Evaluation of Antibiotic Resistance Rates of Klebsiella pneumoniae Isolated From Patients with Bloodstream Infection

Akgül Ö.

International Journal of Scientific and Technological Research, vol.6, no.3, pp.73-79, 2020 (Peer-Reviewed Journal)


Klebsiella pneumoniae accounts for more than 70% of human infections. Especially K. pneumoniae is considered as a significant cause of bloodstream-associated infections (BSIs), urinary tract infections (UTIs), and respiratory tract infections in neonatal and intensive care units. A total of 316 K. pneumoniae, 168 isolates from male and 148 isolates from female patients, were isolated from the blood cultures of intensive care patients in Van Training and Research Hospital of the University of Health Sciences. The highest isolation was detected in the age group of “72<” in the male and female patients. The lowest isolation rates were observed in the age group of “18-36” in the male patients and “36-54” in the female patients. Extended-spectrum β-lactamase (ESBLs) and Carbapenemase (CP) productions of 316 K. pneumoniae isolates were evaluated by antibiotic resistance results.
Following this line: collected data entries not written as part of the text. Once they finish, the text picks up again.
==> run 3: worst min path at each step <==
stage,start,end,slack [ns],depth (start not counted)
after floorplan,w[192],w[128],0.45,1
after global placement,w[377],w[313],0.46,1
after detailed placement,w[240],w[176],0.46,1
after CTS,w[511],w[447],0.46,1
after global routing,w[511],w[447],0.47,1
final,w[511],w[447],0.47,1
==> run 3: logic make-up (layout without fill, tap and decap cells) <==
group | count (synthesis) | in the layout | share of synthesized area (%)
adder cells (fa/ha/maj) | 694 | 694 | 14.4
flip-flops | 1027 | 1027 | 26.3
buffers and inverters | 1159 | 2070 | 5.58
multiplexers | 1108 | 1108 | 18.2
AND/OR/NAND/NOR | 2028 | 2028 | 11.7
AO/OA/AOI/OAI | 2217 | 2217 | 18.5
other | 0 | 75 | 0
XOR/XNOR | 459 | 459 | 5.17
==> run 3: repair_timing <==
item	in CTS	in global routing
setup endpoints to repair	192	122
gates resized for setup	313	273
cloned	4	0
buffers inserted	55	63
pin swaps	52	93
Source: an optimization exercise on an open RTL-to-GDS flow (aim: small area, a short achievable clock period and few clock cycles per item). Production flows keep margins and buffers that such runs may drop. No functional check of the RTL was part of any run shown here.

==> design.v <==
module smolbit_mul #(parameter R = 8) (
    input  wire [31:0]   a,
    input  wire [31:0]   x,
    input  wire [R-1:0]  d,
    input  wire          inv,
    output wire [32+R:0] mac
);
    wire [31:0] xi = x ^ {32{inv}};
    assign mac = {{(R+1){1'b0}}, a} + xi * d + {{(32+R){1'b0}}, inv};
endmodule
Two hundred and fifty K. pneumoniae strains isolated from the patients were observed to be ESBL positive. CP productions of 132 of the 316 K. pneumoniae isolates were revealed to be positive. It was concluded that K. pneumoniae strains, which cause circulatory system infections in our region, had high ESBLs and CP resistance, and it was important to analyze them accurately by sex, age, and antibiotic resistance.